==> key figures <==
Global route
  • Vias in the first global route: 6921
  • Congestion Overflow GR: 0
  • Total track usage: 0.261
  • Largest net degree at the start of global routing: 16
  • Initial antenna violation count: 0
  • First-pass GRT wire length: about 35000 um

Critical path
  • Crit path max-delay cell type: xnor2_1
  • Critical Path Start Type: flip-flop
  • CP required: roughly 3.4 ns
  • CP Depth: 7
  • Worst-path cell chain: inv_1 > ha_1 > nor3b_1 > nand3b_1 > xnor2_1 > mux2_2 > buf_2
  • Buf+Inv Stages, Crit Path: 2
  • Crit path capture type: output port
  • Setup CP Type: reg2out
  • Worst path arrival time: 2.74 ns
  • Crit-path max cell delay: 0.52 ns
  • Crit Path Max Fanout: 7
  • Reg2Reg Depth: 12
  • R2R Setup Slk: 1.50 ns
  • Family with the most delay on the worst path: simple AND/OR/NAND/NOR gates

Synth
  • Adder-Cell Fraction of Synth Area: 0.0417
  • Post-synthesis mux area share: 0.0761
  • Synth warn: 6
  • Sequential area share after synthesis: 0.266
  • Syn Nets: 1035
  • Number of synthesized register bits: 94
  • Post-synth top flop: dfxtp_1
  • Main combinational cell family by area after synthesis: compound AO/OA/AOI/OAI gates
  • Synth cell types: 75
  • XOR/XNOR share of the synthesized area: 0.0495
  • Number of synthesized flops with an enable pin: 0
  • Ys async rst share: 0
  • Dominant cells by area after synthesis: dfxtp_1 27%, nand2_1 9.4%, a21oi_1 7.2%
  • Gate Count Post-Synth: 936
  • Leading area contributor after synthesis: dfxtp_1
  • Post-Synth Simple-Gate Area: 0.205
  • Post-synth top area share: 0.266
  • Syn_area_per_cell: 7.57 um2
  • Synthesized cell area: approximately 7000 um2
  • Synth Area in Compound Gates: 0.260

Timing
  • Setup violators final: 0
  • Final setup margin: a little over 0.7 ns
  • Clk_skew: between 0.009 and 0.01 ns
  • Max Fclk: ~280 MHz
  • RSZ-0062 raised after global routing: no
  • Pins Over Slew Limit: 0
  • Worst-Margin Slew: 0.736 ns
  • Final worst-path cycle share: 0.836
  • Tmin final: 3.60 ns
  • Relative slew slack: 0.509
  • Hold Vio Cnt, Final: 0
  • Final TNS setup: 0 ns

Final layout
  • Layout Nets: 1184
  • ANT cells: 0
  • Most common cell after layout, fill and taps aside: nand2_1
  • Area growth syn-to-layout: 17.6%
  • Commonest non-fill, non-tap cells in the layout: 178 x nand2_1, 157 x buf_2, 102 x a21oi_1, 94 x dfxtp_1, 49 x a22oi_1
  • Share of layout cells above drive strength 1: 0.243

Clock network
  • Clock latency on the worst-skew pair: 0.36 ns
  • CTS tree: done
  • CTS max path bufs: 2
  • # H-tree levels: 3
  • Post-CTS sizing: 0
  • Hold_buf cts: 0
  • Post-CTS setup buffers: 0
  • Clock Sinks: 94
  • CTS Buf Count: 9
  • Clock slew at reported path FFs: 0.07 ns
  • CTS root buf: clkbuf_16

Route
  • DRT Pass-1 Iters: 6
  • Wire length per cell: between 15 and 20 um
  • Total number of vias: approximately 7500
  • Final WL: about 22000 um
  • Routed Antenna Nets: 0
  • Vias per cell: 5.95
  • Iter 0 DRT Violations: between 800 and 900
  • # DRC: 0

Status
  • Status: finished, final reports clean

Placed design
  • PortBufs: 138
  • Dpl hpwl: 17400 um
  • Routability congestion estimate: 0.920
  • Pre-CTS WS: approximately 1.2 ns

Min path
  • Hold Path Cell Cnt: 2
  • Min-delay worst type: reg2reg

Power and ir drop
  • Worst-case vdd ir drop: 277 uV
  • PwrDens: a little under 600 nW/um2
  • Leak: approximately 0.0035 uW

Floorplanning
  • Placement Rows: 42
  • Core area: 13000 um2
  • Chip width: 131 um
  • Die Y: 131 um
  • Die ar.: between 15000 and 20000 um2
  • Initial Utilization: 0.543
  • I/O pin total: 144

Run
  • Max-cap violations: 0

...

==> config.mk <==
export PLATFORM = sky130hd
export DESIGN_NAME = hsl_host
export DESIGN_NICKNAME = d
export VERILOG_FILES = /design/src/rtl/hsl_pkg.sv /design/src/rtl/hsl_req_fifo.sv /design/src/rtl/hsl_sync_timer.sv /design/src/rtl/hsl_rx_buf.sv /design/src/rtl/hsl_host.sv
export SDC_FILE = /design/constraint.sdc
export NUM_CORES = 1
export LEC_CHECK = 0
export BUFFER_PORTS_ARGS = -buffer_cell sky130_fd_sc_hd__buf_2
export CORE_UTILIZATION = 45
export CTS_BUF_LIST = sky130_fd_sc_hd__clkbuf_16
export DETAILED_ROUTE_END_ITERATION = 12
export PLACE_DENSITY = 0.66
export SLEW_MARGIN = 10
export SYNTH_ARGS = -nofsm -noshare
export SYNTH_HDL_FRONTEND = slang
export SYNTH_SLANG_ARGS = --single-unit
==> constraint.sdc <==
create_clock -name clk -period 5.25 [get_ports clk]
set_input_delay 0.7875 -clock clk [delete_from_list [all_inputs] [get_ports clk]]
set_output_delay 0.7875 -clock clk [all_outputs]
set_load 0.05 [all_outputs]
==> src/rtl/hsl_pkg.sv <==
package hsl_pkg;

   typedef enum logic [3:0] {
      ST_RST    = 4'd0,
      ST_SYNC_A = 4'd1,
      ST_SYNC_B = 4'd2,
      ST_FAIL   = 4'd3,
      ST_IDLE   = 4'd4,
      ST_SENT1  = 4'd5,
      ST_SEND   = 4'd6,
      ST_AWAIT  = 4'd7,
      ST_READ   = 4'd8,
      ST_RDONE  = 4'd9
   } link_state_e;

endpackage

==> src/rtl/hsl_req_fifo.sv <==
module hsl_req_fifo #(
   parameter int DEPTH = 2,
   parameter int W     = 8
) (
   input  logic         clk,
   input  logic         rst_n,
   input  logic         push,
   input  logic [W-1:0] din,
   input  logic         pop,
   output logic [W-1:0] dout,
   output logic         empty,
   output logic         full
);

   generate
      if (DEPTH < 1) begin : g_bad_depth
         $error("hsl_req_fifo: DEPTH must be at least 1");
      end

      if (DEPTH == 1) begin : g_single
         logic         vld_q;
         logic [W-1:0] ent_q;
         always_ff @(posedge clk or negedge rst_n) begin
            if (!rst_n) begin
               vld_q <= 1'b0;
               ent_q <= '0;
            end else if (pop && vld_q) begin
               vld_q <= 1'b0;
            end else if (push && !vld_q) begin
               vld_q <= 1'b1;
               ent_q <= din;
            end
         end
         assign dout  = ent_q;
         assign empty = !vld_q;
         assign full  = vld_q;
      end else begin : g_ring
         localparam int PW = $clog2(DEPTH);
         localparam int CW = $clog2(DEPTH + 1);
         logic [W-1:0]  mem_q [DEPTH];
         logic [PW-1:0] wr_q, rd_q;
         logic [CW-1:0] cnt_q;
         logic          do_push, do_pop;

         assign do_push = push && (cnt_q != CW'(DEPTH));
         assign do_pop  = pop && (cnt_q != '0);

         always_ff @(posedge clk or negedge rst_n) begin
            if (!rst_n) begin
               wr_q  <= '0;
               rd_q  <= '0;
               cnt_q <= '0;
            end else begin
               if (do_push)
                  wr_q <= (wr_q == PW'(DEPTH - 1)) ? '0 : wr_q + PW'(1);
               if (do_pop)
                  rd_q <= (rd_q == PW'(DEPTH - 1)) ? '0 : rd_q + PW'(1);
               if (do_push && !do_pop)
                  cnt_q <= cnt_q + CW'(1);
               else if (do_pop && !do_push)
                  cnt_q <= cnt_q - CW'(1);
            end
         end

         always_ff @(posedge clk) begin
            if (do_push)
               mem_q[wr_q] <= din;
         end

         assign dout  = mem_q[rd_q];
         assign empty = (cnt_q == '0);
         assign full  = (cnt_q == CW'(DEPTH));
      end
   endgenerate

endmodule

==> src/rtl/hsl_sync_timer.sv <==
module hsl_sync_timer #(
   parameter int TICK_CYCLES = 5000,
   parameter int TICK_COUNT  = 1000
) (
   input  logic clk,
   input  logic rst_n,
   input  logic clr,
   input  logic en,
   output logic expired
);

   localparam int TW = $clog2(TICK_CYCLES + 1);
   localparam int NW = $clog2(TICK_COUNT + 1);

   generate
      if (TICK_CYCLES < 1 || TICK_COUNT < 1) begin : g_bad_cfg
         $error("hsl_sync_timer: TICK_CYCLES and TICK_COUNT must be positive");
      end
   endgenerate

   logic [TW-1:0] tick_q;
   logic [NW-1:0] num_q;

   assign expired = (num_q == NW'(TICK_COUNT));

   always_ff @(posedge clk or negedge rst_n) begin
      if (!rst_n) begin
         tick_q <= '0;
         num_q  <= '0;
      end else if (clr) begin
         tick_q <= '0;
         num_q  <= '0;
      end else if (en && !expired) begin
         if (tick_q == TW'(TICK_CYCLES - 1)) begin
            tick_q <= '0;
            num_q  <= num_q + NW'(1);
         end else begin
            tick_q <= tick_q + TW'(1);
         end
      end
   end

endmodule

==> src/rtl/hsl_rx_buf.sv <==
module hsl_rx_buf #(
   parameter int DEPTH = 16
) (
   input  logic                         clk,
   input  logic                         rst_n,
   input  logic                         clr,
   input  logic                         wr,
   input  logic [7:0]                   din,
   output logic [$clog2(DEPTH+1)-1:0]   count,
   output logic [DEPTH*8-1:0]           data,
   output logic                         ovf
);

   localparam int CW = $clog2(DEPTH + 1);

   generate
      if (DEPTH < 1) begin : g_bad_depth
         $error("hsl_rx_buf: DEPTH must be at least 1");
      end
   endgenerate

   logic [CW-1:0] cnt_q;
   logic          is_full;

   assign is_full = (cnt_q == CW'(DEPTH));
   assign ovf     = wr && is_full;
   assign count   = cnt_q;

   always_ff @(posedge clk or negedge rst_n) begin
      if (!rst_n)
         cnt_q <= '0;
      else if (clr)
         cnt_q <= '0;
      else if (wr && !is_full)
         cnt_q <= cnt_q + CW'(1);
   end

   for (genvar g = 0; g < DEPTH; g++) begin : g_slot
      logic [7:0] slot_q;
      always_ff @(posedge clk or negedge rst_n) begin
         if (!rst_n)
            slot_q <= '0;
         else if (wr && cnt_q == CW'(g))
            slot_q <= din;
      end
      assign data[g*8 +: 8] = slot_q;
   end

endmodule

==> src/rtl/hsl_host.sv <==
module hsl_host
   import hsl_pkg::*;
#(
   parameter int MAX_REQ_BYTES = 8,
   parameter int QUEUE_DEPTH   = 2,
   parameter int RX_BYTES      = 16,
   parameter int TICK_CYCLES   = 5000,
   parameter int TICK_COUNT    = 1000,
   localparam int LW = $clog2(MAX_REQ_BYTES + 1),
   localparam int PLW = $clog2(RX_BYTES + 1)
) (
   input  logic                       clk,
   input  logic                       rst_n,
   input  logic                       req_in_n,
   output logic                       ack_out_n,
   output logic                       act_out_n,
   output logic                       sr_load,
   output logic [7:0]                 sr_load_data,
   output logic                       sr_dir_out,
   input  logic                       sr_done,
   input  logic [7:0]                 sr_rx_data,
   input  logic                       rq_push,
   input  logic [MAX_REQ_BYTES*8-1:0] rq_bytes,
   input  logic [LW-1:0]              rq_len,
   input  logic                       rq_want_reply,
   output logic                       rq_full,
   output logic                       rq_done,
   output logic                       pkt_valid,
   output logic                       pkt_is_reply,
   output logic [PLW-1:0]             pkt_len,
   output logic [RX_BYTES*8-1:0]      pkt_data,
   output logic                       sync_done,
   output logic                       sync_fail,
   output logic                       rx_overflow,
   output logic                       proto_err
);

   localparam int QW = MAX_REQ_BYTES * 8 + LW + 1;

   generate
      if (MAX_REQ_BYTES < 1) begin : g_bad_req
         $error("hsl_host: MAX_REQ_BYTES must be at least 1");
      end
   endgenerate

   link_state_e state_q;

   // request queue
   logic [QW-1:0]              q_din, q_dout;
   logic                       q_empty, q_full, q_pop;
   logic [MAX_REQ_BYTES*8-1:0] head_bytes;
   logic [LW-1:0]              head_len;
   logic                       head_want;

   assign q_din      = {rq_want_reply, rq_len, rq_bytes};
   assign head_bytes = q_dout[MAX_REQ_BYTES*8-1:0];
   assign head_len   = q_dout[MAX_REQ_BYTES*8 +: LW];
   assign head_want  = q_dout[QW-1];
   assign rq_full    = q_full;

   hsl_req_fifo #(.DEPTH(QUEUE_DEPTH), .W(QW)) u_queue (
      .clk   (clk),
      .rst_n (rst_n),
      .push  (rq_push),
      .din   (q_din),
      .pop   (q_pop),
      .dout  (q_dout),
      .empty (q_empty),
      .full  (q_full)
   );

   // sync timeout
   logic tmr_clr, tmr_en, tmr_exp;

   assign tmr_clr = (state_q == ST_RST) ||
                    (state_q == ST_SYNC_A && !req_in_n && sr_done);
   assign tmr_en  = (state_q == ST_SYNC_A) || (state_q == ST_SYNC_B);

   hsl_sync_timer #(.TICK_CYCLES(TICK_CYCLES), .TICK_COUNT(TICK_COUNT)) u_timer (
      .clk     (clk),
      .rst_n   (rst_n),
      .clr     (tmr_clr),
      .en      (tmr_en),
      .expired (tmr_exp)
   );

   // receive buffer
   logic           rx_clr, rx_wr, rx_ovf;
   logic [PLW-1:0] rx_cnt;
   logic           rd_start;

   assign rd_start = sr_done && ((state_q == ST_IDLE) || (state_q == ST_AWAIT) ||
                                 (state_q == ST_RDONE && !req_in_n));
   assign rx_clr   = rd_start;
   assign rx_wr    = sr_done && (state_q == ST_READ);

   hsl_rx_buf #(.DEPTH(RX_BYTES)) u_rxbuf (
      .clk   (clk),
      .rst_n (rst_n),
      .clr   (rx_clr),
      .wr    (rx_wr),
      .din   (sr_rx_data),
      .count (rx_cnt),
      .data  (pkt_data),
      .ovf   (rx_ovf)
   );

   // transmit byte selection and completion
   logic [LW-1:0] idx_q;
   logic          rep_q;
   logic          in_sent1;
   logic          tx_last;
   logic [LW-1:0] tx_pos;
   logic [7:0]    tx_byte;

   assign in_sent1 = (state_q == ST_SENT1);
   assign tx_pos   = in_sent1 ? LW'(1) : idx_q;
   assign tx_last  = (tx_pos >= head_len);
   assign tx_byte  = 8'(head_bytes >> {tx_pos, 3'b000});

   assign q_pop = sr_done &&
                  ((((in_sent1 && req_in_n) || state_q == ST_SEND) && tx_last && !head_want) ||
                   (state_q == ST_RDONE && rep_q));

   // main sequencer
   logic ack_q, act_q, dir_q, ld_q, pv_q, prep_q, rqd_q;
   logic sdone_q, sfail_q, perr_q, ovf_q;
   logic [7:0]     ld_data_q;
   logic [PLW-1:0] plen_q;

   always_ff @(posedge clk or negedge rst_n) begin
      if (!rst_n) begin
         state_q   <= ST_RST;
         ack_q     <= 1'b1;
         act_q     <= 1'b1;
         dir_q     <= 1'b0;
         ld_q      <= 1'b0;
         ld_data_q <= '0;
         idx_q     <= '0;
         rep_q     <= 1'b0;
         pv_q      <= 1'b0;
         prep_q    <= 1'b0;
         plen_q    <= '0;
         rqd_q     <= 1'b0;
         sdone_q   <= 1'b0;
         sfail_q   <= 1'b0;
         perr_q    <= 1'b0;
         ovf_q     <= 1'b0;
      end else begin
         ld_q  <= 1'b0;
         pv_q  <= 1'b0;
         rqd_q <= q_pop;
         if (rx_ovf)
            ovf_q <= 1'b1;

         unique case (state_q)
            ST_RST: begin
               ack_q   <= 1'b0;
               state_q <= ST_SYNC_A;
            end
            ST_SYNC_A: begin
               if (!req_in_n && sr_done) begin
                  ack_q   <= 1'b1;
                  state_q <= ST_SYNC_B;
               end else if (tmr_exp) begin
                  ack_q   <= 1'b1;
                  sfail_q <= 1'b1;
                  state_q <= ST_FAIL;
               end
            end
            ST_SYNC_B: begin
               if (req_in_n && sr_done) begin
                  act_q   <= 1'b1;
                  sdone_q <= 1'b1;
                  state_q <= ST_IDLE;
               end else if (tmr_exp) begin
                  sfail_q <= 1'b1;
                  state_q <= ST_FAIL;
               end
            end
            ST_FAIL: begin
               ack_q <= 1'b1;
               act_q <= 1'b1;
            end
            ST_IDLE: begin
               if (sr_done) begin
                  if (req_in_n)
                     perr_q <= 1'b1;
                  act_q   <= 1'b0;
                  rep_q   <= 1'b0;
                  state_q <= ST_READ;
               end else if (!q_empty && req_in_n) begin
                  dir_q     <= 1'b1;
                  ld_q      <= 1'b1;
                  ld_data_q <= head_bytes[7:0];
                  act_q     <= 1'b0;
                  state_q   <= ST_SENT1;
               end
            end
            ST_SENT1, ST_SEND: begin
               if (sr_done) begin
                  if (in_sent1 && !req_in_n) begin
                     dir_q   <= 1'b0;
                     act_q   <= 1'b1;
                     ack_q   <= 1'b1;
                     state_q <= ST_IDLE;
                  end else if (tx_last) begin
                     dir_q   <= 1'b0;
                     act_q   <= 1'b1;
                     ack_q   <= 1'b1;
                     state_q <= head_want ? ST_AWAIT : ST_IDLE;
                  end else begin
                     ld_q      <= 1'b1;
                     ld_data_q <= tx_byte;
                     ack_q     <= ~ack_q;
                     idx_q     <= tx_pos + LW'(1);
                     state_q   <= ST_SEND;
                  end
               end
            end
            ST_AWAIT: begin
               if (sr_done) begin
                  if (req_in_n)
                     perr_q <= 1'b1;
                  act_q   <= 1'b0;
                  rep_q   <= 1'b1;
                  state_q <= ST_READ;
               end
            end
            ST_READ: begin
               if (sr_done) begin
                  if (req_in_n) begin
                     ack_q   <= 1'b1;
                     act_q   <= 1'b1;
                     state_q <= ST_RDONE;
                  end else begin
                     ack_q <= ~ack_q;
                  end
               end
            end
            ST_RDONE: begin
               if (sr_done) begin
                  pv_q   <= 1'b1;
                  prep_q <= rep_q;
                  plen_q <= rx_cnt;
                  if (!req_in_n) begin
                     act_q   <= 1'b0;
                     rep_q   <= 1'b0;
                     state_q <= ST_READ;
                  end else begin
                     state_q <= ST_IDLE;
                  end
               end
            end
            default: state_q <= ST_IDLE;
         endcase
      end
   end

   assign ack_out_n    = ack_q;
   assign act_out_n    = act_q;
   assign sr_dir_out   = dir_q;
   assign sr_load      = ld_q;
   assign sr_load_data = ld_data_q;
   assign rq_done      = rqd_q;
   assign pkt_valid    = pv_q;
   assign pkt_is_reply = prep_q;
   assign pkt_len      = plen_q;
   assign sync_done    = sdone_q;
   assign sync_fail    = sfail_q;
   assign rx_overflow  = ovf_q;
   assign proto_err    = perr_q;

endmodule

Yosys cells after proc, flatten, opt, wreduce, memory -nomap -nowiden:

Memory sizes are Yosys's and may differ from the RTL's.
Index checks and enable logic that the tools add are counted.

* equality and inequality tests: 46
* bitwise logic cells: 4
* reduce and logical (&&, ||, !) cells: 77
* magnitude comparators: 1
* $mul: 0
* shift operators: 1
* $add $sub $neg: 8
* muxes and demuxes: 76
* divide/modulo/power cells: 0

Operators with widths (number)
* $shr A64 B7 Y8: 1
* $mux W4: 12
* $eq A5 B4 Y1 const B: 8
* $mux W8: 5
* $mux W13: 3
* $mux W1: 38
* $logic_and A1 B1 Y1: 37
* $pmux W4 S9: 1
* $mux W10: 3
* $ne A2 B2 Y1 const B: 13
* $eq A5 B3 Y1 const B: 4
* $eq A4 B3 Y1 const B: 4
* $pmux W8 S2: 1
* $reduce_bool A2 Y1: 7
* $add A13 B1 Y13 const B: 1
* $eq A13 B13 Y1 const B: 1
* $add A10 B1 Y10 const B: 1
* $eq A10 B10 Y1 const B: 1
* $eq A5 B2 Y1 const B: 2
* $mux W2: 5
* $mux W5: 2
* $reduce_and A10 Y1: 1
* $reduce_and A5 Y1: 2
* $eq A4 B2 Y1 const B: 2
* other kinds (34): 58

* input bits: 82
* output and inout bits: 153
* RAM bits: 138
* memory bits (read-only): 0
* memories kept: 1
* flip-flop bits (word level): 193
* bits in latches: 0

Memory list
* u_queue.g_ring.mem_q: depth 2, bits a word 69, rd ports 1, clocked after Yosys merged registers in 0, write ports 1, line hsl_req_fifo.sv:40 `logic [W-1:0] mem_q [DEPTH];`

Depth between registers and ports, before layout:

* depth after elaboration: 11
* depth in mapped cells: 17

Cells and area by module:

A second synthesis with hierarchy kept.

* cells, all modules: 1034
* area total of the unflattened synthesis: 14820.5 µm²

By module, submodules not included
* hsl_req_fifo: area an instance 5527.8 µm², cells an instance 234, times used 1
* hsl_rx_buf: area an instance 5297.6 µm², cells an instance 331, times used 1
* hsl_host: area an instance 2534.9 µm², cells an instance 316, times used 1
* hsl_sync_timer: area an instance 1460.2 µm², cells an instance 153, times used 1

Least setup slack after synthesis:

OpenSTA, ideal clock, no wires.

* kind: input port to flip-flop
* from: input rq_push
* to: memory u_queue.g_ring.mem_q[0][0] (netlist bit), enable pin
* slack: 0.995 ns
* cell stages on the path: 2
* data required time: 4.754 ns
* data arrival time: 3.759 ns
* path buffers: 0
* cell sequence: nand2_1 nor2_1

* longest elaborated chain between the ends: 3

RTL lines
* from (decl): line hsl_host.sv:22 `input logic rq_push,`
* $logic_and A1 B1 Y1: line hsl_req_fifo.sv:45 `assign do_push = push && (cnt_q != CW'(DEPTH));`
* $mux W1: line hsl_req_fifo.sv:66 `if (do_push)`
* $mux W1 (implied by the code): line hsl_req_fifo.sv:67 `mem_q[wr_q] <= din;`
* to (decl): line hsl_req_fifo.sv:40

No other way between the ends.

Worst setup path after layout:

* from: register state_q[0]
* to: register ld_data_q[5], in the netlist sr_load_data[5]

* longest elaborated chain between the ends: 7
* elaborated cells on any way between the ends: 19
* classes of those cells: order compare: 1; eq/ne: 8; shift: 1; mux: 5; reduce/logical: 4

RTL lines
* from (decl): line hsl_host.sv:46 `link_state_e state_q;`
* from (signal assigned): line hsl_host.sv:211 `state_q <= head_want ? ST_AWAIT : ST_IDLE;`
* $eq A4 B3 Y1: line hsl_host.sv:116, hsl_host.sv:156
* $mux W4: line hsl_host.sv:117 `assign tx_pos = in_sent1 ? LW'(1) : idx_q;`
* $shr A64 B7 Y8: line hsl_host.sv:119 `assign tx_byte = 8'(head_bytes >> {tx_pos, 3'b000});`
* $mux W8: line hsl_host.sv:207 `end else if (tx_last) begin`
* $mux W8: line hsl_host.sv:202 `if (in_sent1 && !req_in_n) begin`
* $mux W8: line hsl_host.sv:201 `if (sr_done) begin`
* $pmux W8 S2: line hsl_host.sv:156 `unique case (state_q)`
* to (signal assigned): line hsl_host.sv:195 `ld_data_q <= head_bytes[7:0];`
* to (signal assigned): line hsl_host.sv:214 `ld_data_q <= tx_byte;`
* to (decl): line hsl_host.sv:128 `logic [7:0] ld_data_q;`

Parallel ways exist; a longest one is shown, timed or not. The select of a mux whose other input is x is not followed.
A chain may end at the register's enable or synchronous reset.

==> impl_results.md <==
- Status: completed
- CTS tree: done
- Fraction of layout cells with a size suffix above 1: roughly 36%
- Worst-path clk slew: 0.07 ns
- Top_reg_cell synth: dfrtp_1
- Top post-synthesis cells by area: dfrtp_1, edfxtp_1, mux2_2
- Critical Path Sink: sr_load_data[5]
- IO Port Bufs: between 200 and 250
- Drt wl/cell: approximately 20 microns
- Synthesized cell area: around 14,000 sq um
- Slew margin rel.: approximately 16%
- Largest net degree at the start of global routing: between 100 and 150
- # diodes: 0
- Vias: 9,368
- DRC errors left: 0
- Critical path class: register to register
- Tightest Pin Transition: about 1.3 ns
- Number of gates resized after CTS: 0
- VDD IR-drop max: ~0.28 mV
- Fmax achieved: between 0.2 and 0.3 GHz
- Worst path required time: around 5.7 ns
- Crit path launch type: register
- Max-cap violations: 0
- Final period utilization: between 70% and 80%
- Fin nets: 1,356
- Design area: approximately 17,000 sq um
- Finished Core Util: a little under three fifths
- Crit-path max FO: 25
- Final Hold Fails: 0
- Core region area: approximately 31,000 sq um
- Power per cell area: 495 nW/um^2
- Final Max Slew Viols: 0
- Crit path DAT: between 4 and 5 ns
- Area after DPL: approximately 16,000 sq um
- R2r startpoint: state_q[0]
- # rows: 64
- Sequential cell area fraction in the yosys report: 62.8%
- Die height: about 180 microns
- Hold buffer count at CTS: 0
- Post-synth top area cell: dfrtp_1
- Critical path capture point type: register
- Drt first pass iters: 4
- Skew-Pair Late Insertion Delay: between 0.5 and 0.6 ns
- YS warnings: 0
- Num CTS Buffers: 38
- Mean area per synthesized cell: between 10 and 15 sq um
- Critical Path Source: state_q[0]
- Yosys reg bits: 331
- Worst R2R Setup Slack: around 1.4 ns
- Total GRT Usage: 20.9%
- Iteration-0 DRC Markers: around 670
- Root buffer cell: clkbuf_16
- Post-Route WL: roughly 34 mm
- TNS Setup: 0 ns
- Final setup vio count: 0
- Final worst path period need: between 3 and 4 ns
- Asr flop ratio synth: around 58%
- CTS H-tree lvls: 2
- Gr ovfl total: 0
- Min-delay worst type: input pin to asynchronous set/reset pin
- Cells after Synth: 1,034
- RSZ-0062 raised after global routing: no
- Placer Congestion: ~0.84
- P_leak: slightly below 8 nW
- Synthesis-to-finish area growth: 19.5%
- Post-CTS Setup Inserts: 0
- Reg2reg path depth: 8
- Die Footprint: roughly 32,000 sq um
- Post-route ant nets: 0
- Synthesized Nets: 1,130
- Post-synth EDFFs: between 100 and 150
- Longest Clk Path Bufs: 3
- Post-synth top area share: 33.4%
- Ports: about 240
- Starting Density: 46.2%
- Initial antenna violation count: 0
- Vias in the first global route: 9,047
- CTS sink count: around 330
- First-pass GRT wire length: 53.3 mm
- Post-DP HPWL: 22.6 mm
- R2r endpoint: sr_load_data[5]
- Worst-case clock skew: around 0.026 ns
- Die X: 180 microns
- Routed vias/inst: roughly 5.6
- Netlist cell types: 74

• Work to complete:
A verbatim transcription is needed of the lines above, starting at the line with "Simple-Gate Area: 0.205" and ending at the line with "FFs: 0.07 ns", both included, and of nothing else.

• Response to this task:
  • Post-Synth Simple-Gate Area: 0.205
  • Post-synth top area share: 0.266
  • Syn_area_per_cell: 7.57 um2
  • Synthesized cell area: approximately 7000 um2
  • Synth Area in Compound Gates: 0.260

Timing
  • Setup violators final: 0
  • Final setup margin: a little over 0.7 ns
  • Clk_skew: between 0.009 and 0.01 ns
  • Max Fclk: ~280 MHz
  • RSZ-0062 raised after global routing: no
  • Pins Over Slew Limit: 0
  • Worst-Margin Slew: 0.736 ns
  • Final worst-path cycle share: 0.836
  • Tmin final: 3.60 ns
  • Relative slew slack: 0.509
  • Hold Vio Cnt, Final: 0
  • Final TNS setup: 0 ns

Final layout
  • Layout Nets: 1184
  • ANT cells: 0
  • Most common cell after layout, fill and taps aside: nand2_1
  • Area growth syn-to-layout: 17.6%
  • Commonest non-fill, non-tap cells in the layout: 178 x nand2_1, 157 x buf_2, 102 x a21oi_1, 94 x dfxtp_1, 49 x a22oi_1
  • Share of layout cells above drive strength 1: 0.243

Clock network
  • Clock latency on the worst-skew pair: 0.36 ns
  • CTS tree: done
  • CTS max path bufs: 2
  • # H-tree levels: 3
  • Post-CTS sizing: 0
  • Hold_buf cts: 0
  • Post-CTS setup buffers: 0
  • Clock Sinks: 94
  • CTS Buf Count: 9
  • Clock slew at reported path FFs: 0.07 ns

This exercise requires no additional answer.